> _Task to complete_
Scan the listing below. Return every line containing the string "group".

> _Record excerpts_
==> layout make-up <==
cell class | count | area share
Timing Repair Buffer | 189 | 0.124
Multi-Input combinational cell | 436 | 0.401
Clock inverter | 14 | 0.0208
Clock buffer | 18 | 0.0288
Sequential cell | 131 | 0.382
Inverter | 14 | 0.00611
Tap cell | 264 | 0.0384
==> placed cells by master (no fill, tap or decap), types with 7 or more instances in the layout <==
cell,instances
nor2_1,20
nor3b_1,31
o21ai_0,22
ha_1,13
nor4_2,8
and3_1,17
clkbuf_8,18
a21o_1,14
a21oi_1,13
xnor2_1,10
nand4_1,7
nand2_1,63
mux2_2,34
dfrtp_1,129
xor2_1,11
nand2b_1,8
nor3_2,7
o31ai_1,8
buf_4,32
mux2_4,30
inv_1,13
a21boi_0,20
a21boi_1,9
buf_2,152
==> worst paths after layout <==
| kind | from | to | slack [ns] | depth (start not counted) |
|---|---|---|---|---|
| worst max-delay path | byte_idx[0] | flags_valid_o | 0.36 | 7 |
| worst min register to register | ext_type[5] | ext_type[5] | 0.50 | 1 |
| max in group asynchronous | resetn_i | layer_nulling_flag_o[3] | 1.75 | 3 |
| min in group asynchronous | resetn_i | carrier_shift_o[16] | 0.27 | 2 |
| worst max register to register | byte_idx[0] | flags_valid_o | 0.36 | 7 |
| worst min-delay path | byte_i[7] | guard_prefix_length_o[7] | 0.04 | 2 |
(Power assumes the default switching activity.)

> _Answer section_
| max in group asynchronous | resetn_i | layer_nulling_flag_o[3] | 1.75 | 3 |
| min in group asynchronous | resetn_i | carrier_shift_o[16] | 0.27 | 2 |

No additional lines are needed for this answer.